Hypothesis and Hypothesis Testing

Suppose a gambler flips a coin and counts 20 heads out of 30 tosses. Unsure whether this is a fair coin with an equal probability of heads or tails or a coin with a bias toward heads, the gambler may reason something like this: If the coin was fair, I would expect 15 heads and 15 tails, but I wouldn't always get this result. Sometimes I might get 16 heads and 14 tails or 13 heads and 17 tails or 20 heads and 10 tails, and so forth. It is even possible that I could get 30 heads and no tails with a fair coin if I was extremely lucky. While I can never be certain, I can make some reasoned statistical arguments about the likelihood of any of the possible combinations of heads and tails. Since I am a gambler, I will gamble in a rational manner. If a given number of heads, say 20 or more, is unlikely enough given my model of random tosses, I will decide the coin is not fair. Otherwise, I will decide that the coin could be fair.

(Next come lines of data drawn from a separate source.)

<file path="config.mk">
export PLATFORM = sky130hd
export DESIGN_NAME = replica_seq
export DESIGN_NICKNAME = d
export VERILOG_FILES = /design/src/rtl/replica_pkg.sv /design/src/rtl/replica_seq_phase.sv /design/src/rtl/replica_seq.sv
export SDC_FILE = /design/constraint.sdc
export NUM_CORES = 1
export LEC_CHECK = 0
export CAP_MARGIN = 10
export CORE_MARGIN = 4
export CORE_UTILIZATION = 40
export DETAILED_ROUTE_END_ITERATION = 7
export GPL_TIMING_DRIVEN = 0
export MAX_ROUTING_LAYER = met4
export PLACE_DENSITY = 0.74
export SLEW_MARGIN = 0
export SYNTH_ARGS = -nofsm -noshare
export SYNTH_HDL_FRONTEND = slang
export SYNTH_HIERARCHICAL = 1
export SYNTH_SLANG_ARGS = --single-unit
</file>
<file path="constraint.sdc">
create_clock -name clk -period 2.7 [get_ports clk]
set_input_delay 0.27 -clock clk [delete_from_list [all_inputs] [get_ports clk]]
set_output_delay 0.27 -clock clk [all_outputs]
set_load 0.005 [all_outputs]
</file>
File: config.mk
export PLATFORM = sky130hd
export DESIGN_NAME = irrigation_timer_flat
export DESIGN_NICKNAME = d
export VERILOG_FILES = /design/src/rtl/irrigation_timer_pkg.sv /design/src/rtl/irrigation_timer_if.sv /design/src/rtl/irrigation_timer_tick_sync.sv /design/src/rtl/irrigation_timer.sv /design/src/flat_wrapper.sv
export SDC_FILE = /design/constraint.sdc
export NUM_CORES = 1
export LEC_CHECK = 0
export CAP_MARGIN = 10
export CORE_ASPECT_RATIO = 0.8
export CORE_MARGIN = 4
export CORE_UTILIZATION = 41
export DETAILED_ROUTE_END_ITERATION = 8
export GPL_TIMING_DRIVEN = 1
export PLACE_DENSITY = 0.63
export SLEW_MARGIN = 20
export SYNTH_ARGS = -nofsm -noshare
export SYNTH_HDL_FRONTEND = slang
export SYNTH_SLANG_ARGS = --single-unit
File: constraint.sdc
create_clock -name clock -period 18.2 [get_ports clock]
set_input_delay 2.73 -clock clock [delete_from_list [all_inputs] [get_ports clock]]
set_output_delay 2.73 -clock clock [all_outputs]
set_load 0.01 [all_outputs]
File: src/rtl/irrigation_timer_pkg.sv
// irrigation_timer_pkg: shared state type, limits and BCD helpers for the irrigation timer
package irrigation_timer_pkg;
  typedef enum logic [1:0] {IDLE, RUN, DONE, FAULT} state_t;
  localparam int MAX_SECONDS = 99;
  localparam int DIGIT_W = 4;
  function automatic logic [2*DIGIT_W-1:0] to_bcd(input logic [7:0] bin);
    logic [7:0] r;
    logic [DIGIT_W-1:0] t;
    r = bin > 8'(MAX_SECONDS) ? 8'(MAX_SECONDS) : bin;
    t = '0;
    for (int i = 0; i < 9; i++) begin
      if (r >= 8'd10) begin
        r = r - 8'd10;
        t = t + 1'b1;
      end
    end
    return {t, r[DIGIT_W-1:0]};
  endfunction
  function automatic logic [2*DIGIT_W-1:0] bcd_dec(input logic [2*DIGIT_W-1:0] v);
    return v[DIGIT_W-1:0] == '0 ? {v[2*DIGIT_W-1:DIGIT_W] - 1'b1, DIGIT_W'(9)}
                                : {v[2*DIGIT_W-1:DIGIT_W], v[DIGIT_W-1:0] - 1'b1};
  endfunction
endpackage
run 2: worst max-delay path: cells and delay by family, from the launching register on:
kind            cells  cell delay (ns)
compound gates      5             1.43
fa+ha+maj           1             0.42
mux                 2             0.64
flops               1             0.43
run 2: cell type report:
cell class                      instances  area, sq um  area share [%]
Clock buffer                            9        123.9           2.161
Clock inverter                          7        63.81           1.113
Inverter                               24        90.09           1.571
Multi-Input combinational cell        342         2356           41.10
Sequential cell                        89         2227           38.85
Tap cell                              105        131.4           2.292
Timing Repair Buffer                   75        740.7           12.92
File: config.mk
export PLATFORM = sky130hd
export DESIGN_NAME = seq_cmd_arbiter_flat
export DESIGN_NICKNAME = d
export VERILOG_FILES = /design/src/rtl/seq_cmd_arbiter_if.sv /design/src/rtl/seq_cmd_arbiter.sv /design/src/flat_wrapper.sv
export SDC_FILE = /design/constraint.sdc
export NUM_CORES = 1
export LEC_CHECK = 0
export CORE_ASPECT_RATIO = 0.8
export CORE_MARGIN = 2
export CORE_UTILIZATION = 55
export CTS_CLUSTER_DIAMETER = 40
export DETAILED_ROUTE_END_ITERATION = 16
export DONT_BUFFER_PORTS = 1
export GPL_ROUTABILITY_DRIVEN = 0
export GPL_TIMING_DRIVEN = 0
export PLACE_DENSITY = 0.76
export SYNTH_ARGS = -nofsm -noshare
export SYNTH_HDL_FRONTEND = slang
export SYNTH_SLANG_ARGS = --single-unit
File: constraint.sdc
create_clock -name clk -period 2.95 [get_ports clk]
set_input_delay 0.1475 -clock clk [delete_from_list [all_inputs] [get_ports clk]]
set_output_delay 0.1475 -clock clk [all_outputs]
set_load 0.02 [all_outputs]
File: src/rtl/seq_cmd_arbiter_if.sv
// Command/handshake bundle between requesters, sequencer and seq_cmd_arbiter.
// The master side drives requests, commands and sequencer status;
// the slave side (the arbiter) drives controls, grant and status.
interface seq_cmd_arbiter_if;
  logic [1:0] req;
  logic [1:0] cmd0;
  logic [1:0] cmd1;
  logic [3:0] arg0;
  logic [3:0] arg1;
  logic       abort;
  logic       terminal;
  logic       restart;
  logic       pause;
  logic       go_to_third;
  logic [1:0] gnt;
  logic       busy;
  logic       done;
  logic       err;
  logic [7:0] lap_count;

  modport master (
    output req, cmd0, cmd1, arg0, arg1, abort, terminal,
    input  restart, pause, go_to_third, gnt, busy, done, err, lap_count
  );

  modport slave (
    input  req, cmd0, cmd1, arg0, arg1, abort, terminal,
    output restart, pause, go_to_third, gnt, busy, done, err, lap_count
  );
endinterface
### config.mk
export PLATFORM = sky130hd
export DESIGN_NAME = mat_operand_loader
export DESIGN_NICKNAME = d
export VERILOG_FILES = /design/src/rtl/mat_operand_loader.sv
export SDC_FILE = /design/constraint.sdc
export NUM_CORES = 1
export LEC_CHECK = 0
export CAP_MARGIN = 20
export CORE_MARGIN = 2
export CORE_UTILIZATION = 30
export CTS_BUF_LIST = sky130_fd_sc_hd__clkbuf_2
export DETAILED_ROUTE_END_ITERATION = 12
export GPL_TIMING_DRIVEN = 0
export RECOVER_POWER = 25
export SLEW_MARGIN = 0
export SYNTH_ARGS = -nofsm -noshare
export SYNTH_HDL_FRONTEND = slang
export SYNTH_SLANG_ARGS = --single-unit
### constraint.sdc
create_clock -name clk -period 4.09 [get_ports clk]
set_input_delay 0.818 -clock clk [delete_from_list [all_inputs] [get_ports clk]]
set_output_delay 0.818 -clock clk [all_outputs]
set_load 0.005 [all_outputs]
### src/rtl/mat_operand_loader.sv
// Byte-serial operand loader for the 2x2 matrix stage: packs A/B, waits out the
// matrix pipeline latency, captures its result and returns it on a valid/ready port.
module mat_operand_loader #(
  parameter int unsigned WIDTH   = 8,
  parameter int unsigned LATENCY = 4
) (
  input  logic                 clk,
  input  logic                 reset,
  input  logic [WIDTH-1:0]     in_data,
  input  logic                 in_valid,
  output logic                 in_ready,
  output logic [4*WIDTH-1:0]   A_out,
  output logic [4*WIDTH-1:0]   B_out,
  input  logic [63:0]          res_in,
  output logic [63:0]          out_data,
  output logic                 out_valid,
  input  logic                 out_ready,
  output logic                 busy
);

  localparam int unsigned VW  = 4 * WIDTH;
  localparam int unsigned WCW = (LATENCY > 1) ? $clog2(LATENCY) : 1;
  localparam int unsigned CW  = 3;

  typedef enum logic [1:0] {
    S_LOAD = 2'd0,
    S_WAIT = 2'd1,
    S_OUT  = 2'd2
  } state_t;

  state_t          state_q, state_d;
  logic [CW-1:0]   elem_cnt_q, elem_cnt_d;
  logic [WCW-1:0]  wait_cnt_q, wait_cnt_d;
  logic [VW-1:0]   a_q, a_d;
  logic [VW-1:0]   b_q, b_d;
  logic [63:0]     res_q, res_d;

  // State and datapath registers
  always_ff @(posedge clk) begin
    if (reset) begin
      state_q    <= S_LOAD;
      elem_cnt_q <= '0;
      wait_cnt_q <= '0;
      a_q        <= '0;
      b_q        <= '0;
      res_q      <= '0;
    end else begin
      state_q    <= state_d;
      elem_cnt_q <= elem_cnt_d;
      wait_cnt_q <= wait_cnt_d;
      a_q        <= a_d;
      b_q        <= b_d;
      res_q      <= res_d;
    end
  end

  // Next-state and slot update; every register holds unless its state updates it
  always_comb begin
    state_d    = state_q;
    elem_cnt_d = elem_cnt_q;
    wait_cnt_d = wait_cnt_q;
    a_d        = a_q;
    b_d        = b_q;
    res_d      = res_q;

    unique case (state_q)
      S_LOAD: begin
        if (in_valid) begin
          // elem_cnt[2] picks the matrix, elem_cnt[1:0] the slot (slot 0 in the MSBs)
          for (int unsigned s = 0; s < 4; s++) begin
            if (elem_cnt_q[1:0] == 2'(s)) begin
              if (elem_cnt_q[2]) b_d[WIDTH*(3-s) +: WIDTH] = in_data;
              else               a_d[WIDTH*(3-s) +: WIDTH] = in_data;
            end
          end
          elem_cnt_d = elem_cnt_q + CW'(1);
          if (elem_cnt_q == CW'(7)) begin
            wait_cnt_d = '0;
            state_d    = S_WAIT;
          end
        end
      end
      S_WAIT: begin
        if (wait_cnt_q == WCW'(LATENCY - 1)) begin
          res_d   = res_in;
          state_d = S_OUT;
        end else begin
          wait_cnt_d = wait_cnt_q + WCW'(1);
        end
      end
      S_OUT: begin
        if (out_ready) state_d = S_LOAD;
      end
      default: state_d = S_LOAD;
    endcase
  end

  assign in_ready  = (state_q == S_LOAD);
  assign busy      = (state_q != S_LOAD);
  assign out_valid = (state_q == S_OUT);
  assign A_out     = a_q;
  assign B_out     = b_q;
  assign out_data  = res_q;

endmodule
-- Yosys cells after proc, flatten, opt, wreduce, memory -nomap -nowiden
Cells that the tools add are included.
- add/sub/neg operators: 2
- $mul: 0
- div/mod/pow operators: 0
- $lt $le $gt $ge: 0
- equality and inequality tests: 12
- shift operators: 0
- mux-type cells: 9
- bitwise operators: 1
- reduce and logical (&&, ||, !) cells: 16
- operators by type and width (kind ; number):
    4-bit AND reduction ; 10
    2-bit two-way mux ; 7
    2-bit equality test, second input constant ; 4
    2-bit inequality test, second input constant ; 3
    2-bit one-hot mux with 3 select lines ; 1
    2-bit by 1-bit equality test with 1-bit output, second input constant ; 2
    2-bit zero test ; 2
    2-bit by 1-bit inequality test with 1-bit output, second input constant ; 2
    2-bit one-hot mux with 2 select lines ; 1
    2-bit AND reduction ; 2
    2-bit nonzero test ; 2
    3-bit by 1-bit adder with 3-bit output, second input constant ; 1
    3-bit equality test, second input constant ; 1
    2-bit by 1-bit adder with 2-bit output, second input constant ; 1
    1-bit inverter ; 1
- bits in registers: 135
- bits in latches: 0
- bits in writable memories: 0
- ROM bits: 0
- bits of input ports: 76
- output and inout bits: 131
- word-level logic and storage cells: 52
- memories: 0

-- Longest topological paths before layout
Gate-level depths: netlist of run 1.
- depth in word-level cells: 4
- mapped depth: 6
- depth with buffers taken out: 5

-- Worst setup path after synthesis of run 1
Ideal clock, no wire load.
- kind: input to register
- start point: input port reset
- end point: register res_q[53], in the netlist out_data[53]
- arrival time: 1.570 ns
- path slack: 2.388 ns
- stages on the path: 4
- buffers on the path: 3
- cell sequence: buf_2 -> clkbuf_1 -> clkbuf_1 -> a21oi_1
- RTL lines (element ; line ; text):
    from (decl) ; 8 ; input logic reset,
    to (signal assigned) ; 53 ; res_q <= res_d;
    to (decl) ; 36 ; logic [63:0] res_q, res_d;
No word-level cell between the ends.

-- Worst setup path in the final report of run 1
- start point: register state_q[1]
- end point: output port in_ready
- longest elaborated chain between the ends: 1
- ends and longest elaborated chain (element ; line ; text):
    from (decl) ; 31 ; state_t state_q, state_d;
    from (signal assigned) ; 48 ; state_q <= state_d;
    2-bit zero test ; 98 ; assign in_ready = (state_q == S_LOAD);
    to (decl) ; 11 ; output logic in_ready,
Every way passes these cells.

==> run summary, run 1 <==
outcome = completed
cts bufs inserted = 17
CTS Buffer Depth = 2
nature of the critical path endpoint = primary output
Syn Area/Cell = 9.23 µm²
top cell type's share of synthesized area = 53.0%
hold bufs inserted after CTS = 0
max_cap viols = 0
routed vias/inst = 4.51
# fillers = 1648
r2r startpoint = wait_cnt_q[0]
pin count of the biggest net entering global routing = 17
Worst-Margin Slew = 0.596 ns
Warnings, synthesis = 0
number of global-route vias before repair = 4561
Compound-Gate Fraction of Synth Area = 7.46%
Finished Layout Cells = 1010
crit path to = in_ready
Overall Power = 2.24 mW
Cells after Synth = 552
first-pass GRT wire length = 23900 µm
First-pass DRT Iterations = 5
leading cell types in the layout, fill and taps excluded = 204 x clkdlybuf4s50_1, 144 x nand2_1, 135 x dfxtp_1
Cell Area, Synth = 5100 µm²
Post-Synth Adder-Cell Area = 1.47%
required time worst endpoint = 3.27 ns
RR Endpoint = out_data[61]
count of port buffers added during placement = 205
Final period util = 69.6%
critical path arrival = 2.03 ns
Post-Synth XOR/XNOR Area = 0.172%
r2r setup slk = 2.18 ns
Die Wd = 134 µm
I/O pin count = 207
initial antenna violation count = 2
setup violators final = 0
clk_lat worst skew = 0.72 ns
cts repair resizes = 0
Slew HR = 60.3%
area growth from synthesis to layout = 48.6%
H-tree depth = 4
final number of hold-violating endpoints = 0
post-detailed-route count of antenna-violating nets = 0
die height = 134 µm
Simple-Gate Fraction of Synth Area = 22.7%
Worst Path Max Fanout = 10
mux contribution to synthesized area = 11.4%
Vias = 4556
Post-Syn Nets = 634
Post-Route Setup TNS = 0 ns
die area = 18000 µm²
largest family of logic cells by synthesized area = simple AND/OR/NAND/NOR gates
Distinct cells, synth = 28
critical path class = flop to primary output
gr ovfl total = 0
RePlAce Congestion = 0.798
area leader, netlist = dfxtp_1
effective utilization at floorplan = 30.7%
nature of the critical path startpoint = flop
Critical Path Start = state_q[1]
commonest non-fill, non-tap cell in the layout = clkdlybuf4s50_1
Slew Limit Fails = 0
Post-CTS Setup Inserts = 0
Seq/Total Area, Yosys = 53.0%
Starting DRT DRC Count = 119
Total Routing Usage GR = 17.1%
Pwr per Cell Area = 295 nW/µm²
Synth area leaders = dfxtp_1 53%, mux2i_1 11%, nand2_1 11%
R2R depth = 6
Worst VDD drop = 0.000138 V
number of clock sinks = 135
proportion of layout cells with a drive suffix above 1 = 5.84%
clock skew = 0.0351 ns
Rows = 47
hpwl dp = 11700 µm
DP Cell Count = 977
routed len/inst = 15.3 µm
Hold/Removal Path Class = flop to flop
Static Leak = 2.86 nW
Tmin final = 2.85 ns
Worst-path clk slew = 0.19 ns
CTS tree = yes
RSZ-0062 raised after global routing = false
DRC viols = 0
core area = 16600 µm²
Yosys reg bits = 135
Layout Nets = 858
root buffer cell = clkbuf_2
final wirelength = 15500 µm
Peak Freq = 351 MHz
==> per-layer routing <==
metal	global-route usage [%]	wire, µm
met1	21.1	6710
met2	28.3	7650
met3	4.42	680
met4	7.49	418
met5	0	0
==> synthesized netlist by cell type <==
cell / number
a21oi_1: 76
and2b_2: 1
and3_1: 3
and3b_2: 1
and4bb_2: 1
buf_2: 11
buf_4: 6
buf_6: 1
clkbuf_1: 16
clkbuf_2: 1
dfxtp_1: 135
ha_1: 6
inv_1: 4
mux2i_1: 58
nand2_1: 144
nand2b_1: 65
nand3_1: 3
nand3_2: 6
nand3b_1: 1
nand4bb_1: 1
nor2_1: 3
nor2_2: 1
nor2b_1: 2
nor3b_1: 1
or2_0: 2
or2_2: 1
or3b_4: 1
xnor2_1: 1
==> power breakdown <==
part / internal [mW] / switching, mW / leakage [nW]
Clock: 0.213 / 0.477 / 0.122
Combinational: 0.121 / 0.0823 / 1.65
Sequential: 1.33 / 0.0110 / 1.09
Total: 1.67 / 0.570 / 2.86
==> per-stage QoR <==
| step | setup slack (ns) | cell area (µm²) | utilization (%) | hold slack [ns] |
|---|---|---|---|---|
| 2_1_floorplan | 2.39 | 5100 | - | 0.452 |
| 3_3_place_gp | 1.71 | 7420 | 44.8 | 0.443 |
| 3_5_place_dp | 1.64 | 7420 | 44.8 | 0.446 |
| 4_1_cts | 1.14 | 7610 | 45.9 | 0.468 |
| 5_1_grt | 1.08 | 7570 | 45.7 | 0.485 |
| 6_report | 1.24 | 7570 | 45.7 | 0.466 |
==> worst min path at each step <==
stage             startpoint       endpoint  depth (start not counted)
4_1_cts         out_data[51]   out_data[51]                          2
3_3_place_gp     out_data[2]    out_data[2]                          2
3_5_place_dp    out_data[50]   out_data[50]                          2
2_1_floorplan  wait_cnt_q[1]  wait_cnt_q[1]                          2
6_report        out_data[53]   out_data[53]                          2
5_1_grt          out_data[8]    out_data[8]                          2
==> worst max-delay path: stages (launching register included) <==
cell and delay, ns:
dfxtp_1 0.35, buf_6 0.13, or2_2 0.31, inv_1 0.06, clkdlybuf4s50_1 0.49
==> layout make-up <==
cell class	count	area (µm²)	share of cell area [%]
tap	220	275	3.63
buffer	35	153	2.02
clock buffer	20	100	1.32
timing repair buffer	205	2050	27.1
multi-input combinational	378	2190	28.9
antenna	2	5.00	0.0661
inverter	4	15.0	0.198
clock inverter	11	85.1	1.12
sequential	135	2700	35.7
==> sequential cells by signal (all words and copies together), names as in the netlist <==
name,count
out_data,64
B_out,32
elem_cnt_q,3
state_q,2
wait_cnt_q,2
A_out,32
==> logic make-up after synthesis <==
family | after synthesis
and+or+nand+nor | 237
DFF | 135
AOI/OAI and AO/OA | 76
muxes | 58
buffers and inverters | 39
adders and majority gates | 6
xor gates and xnor gates | 1
Note: power is estimated with default switching activity, not from simulation.
==> inputs of run 2 (changes only) <==
clock period = 2.7 ns   (was 4.09 ns; I/O delays follow)
==> run 2 against run 1 <==
  * Total power is 51% higher
  * Clock power grew 51%
  * Utilization is essentially flat
  * Wire length is 0.38% higher
  * Cell area about the same
  * Clock-buffer cell count is the same
  * First-iteration DRC count is 29% higher
  * Sequential power up 52%
  * Cell count is the same
==> run summary, run 2 (synthesized netlist as in run 1, its figures left out) <==
clk_lat worst skew = 0.72 ns (about the same)
Tmin final = 2.48 ns
area growth from synthesis to layout = 48.6% (about the same)
nature of the critical path endpoint = primary output
RSZ-0062 raised after global routing = false
Rows = 47 (unchanged)
Final period util = 91.8%
Largest delay share family, worst path = buffers and inverters
Worst Path Max Fanout = 10 (unchanged)
CP max-delay cell = clkdlybuf4s50_1
CP max stage delay = 0.45 ns (-0.04 ns)
hpwl dp = 11700 µm (unchanged)
final wirelength = 15500 µm (+0.38%)
Peak Freq = 403 MHz
First-pass DRT Iterations = 4 (-1)
setup violators final = 0 (unchanged)
CTS tree = yes
die area = 18000 µm² (unchanged)
Critical path buffers and inverters = 2 (-1)
number of clock sinks = 135 (unchanged)
required time worst endpoint = 2.16 ns (-1.11 ns)
Layout Nets = 858 (unchanged)
leading cell types in the layout, fill and taps excluded = 204 x clkdlybuf4s50_1, 144 x nand2_1, 135 x dfxtp_1
Pwr per Cell Area = 447 nW/µm² (+51%)
die height = 134 µm (unchanged)
Slew Limit Fails = 0 (unchanged)
Slew HR = 55.7% (-4.6 points)
Static Leak = 2.87 nW (+0.50%)
DRC viols = 0 (unchanged)
gr ovfl total = 0 (unchanged)
cts bufs inserted = 17 (unchanged)
count of port buffers added during placement = 205 (unchanged)
max reg flops = 64 (unchanged)
nature of the critical path startpoint = flop
critical path class = flop to primary output
Hold/Removal Path Class = input port to flop
crit-path cells = buf_6 -> or2_2 -> clkdlybuf4s50_1
CTS Buffer Depth = 2 (unchanged)
pin count of the biggest net entering global routing = 17 (unchanged)
effective utilization at floorplan = 30.7% (unchanged)
I/O pin count = 207 (unchanged)
critical path arrival = 1.94 ns (-0.09 ns)
Worst-Margin Slew = 0.663 ns (+0.0669 ns)
outcome = completed
Vias = 4570 (+0.31%)
RePlAce Congestion = 0.798 (unchanged)
routed len/inst = 15.4 µm (+0.38%)
final number of hold-violating endpoints = 0 (unchanged)
Post-Route Setup TNS = 0 ns (unchanged)
proportion of layout cells with a drive suffix above 1 = 5.96% (+0.13 points)
H-tree depth = 4 (unchanged)
root buffer cell = clkbuf_2
Starting DRT DRC Count = 153 (+29%)
post-detailed-route count of antenna-violating nets = 0 (unchanged)
Worst VDD drop = 0.000209 V (+51%)
max_cap viols = 0 (unchanged)
number of global-route vias before repair = 4561 (unchanged)
routed vias/inst = 4.52 (+0.31%)
Worst-path clk slew = 0.19 ns (about the same)
Total Routing Usage GR = 17.1% (unchanged)
core area = 16600 µm² (unchanged)
Core Util, Final = 45.7% (about the same)
Die Wd = 134 µm (unchanged)
commonest non-fill, non-tap cell in the layout = clkdlybuf4s50_1
initial antenna violation count = 2 (unchanged)
first-pass GRT wire length = 23900 µm (unchanged)
clock skew = 0.0332 ns (-0.00191 ns)
==> run 2: changes by cell type in the layout (fill, tap and decap cells not counted), sizes merged <==
cell / before / now
dlymetal6s2s: 0 / 1
clkbuf: 46 / 41
dlygate4sd3: 1 / 0
buf: 9 / 14
==> run 2: through the flow <==
step / worst slack (ns) / power [mW] / area (µm²) / hold WS, ns / instances
finish: 0.220 / 3.39 / 7580 / 0.348 / 1010
global route: 0.0710 / 3.53 / 7580 / 0.275 / 1010
CTS: 0.0259 / 3.44 / 7610 / 0.267 / 1008
detailed placement: 0.532 / 2.39 / 7420 / 0.446 / 977
global placement: 0.597 / 2.38 / 7420 / 0.443 / 977
floorplan: 1.28 / 2.19 / 5100 / 0.452 / 552
==> run 2: what timing repair did <==
| item | CTS | global route |
|---|---|---|
| endpoints found under the setup margin | 0 | 1 |
| endpoints found under the hold margin | 0 | 0 |
| hold buffers | 0 | 0 |
| setup buffers | 0 | 0 |
| gates resized for setup | 0 | 2 |
==> run 2: worst paths after layout <==
kind	from	slack [ns]	depth (start not counted)	end
min	res_in[49]	0.35	3	out_data[49]
max	state_q[1]	0.22	3	busy
min reg2reg	out_data[53]	0.47	2	out_data[53]
max reg2reg	wait_cnt_q[0]	0.77	6	out_data[61]
==> run 2: area by class of cell <==
cell class,count,area (µm²)
fill,1643,9010
sequential,135,2700
antenna,2,5.00
multi-input combinational,378,2170
inverter,4,15.0
clock buffer,20,100
buffer,35,168
clock inverter,11,85.1
timing repair buffer,205,2050
tap,220,275
==> run 2: worst register-to-register path, cell delays in order, from the launching register on <==
cell      delay (ns)
dfxtp_1         0.39
ha_1            0.19
and3b_2         0.19
clkbuf_1        0.43
clkbuf_1        0.41
nand2_1         0.13
a21oi_1         0.13
==> run 2: report_power, final <==
part,switching [mW],internal [mW]
Sequential,0.0166,2.02
Clock,0.722,0.323
Combinational,0.123,0.183
Total,0.862,2.53
==> run 2: layer usage <==
| layer | GRT usage (%) | wire (µm) |
|---|---|---|
| met1 | 21.1 | 6650 |
| met2 | 28.3 | 7690 |
| met3 | 4.42 | 762 |
| met4 | 7.49 | 412 |
| met5 | 0 | 0 |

These competing hypotheses about the random or nonrandom nature of obtained statistical results form the basis for hypothesis testing. The purpose of hypothesis testing is to make rational decisions about the reality of effects. The basic question is that after collecting[Page 446] data and describing it using statistical methods, one doesn't know whether the obtained results indicate a real relationship or a chance happening. For example, half the time, by chance, treatment Group A will have a higher mean than control Group B even though the treatment had absolutely no effect. The statistician doesn't want to waste time interpreting results that could have been due to chance (a random generating process). In a like manner, journals want to avoid publishing papers whose results are not real, as science makes little progress when it attempts to give meaning to haphazard or coincidental events. In another sense, policymakers do not want to invest in innovations that do not work, simply because a researcher was unable to distinguish between real and random results. Because chance can never be eliminated as an explanation of a phenomenon, statisticians have developed hypothesis testing procedures to assist in making decisions about the reality of effects. Knowing they can never be right 100% of the time, statisticians have developed procedures to measure the likelihood of many statistical results relative to a chance model and make rational decisions based on that measure.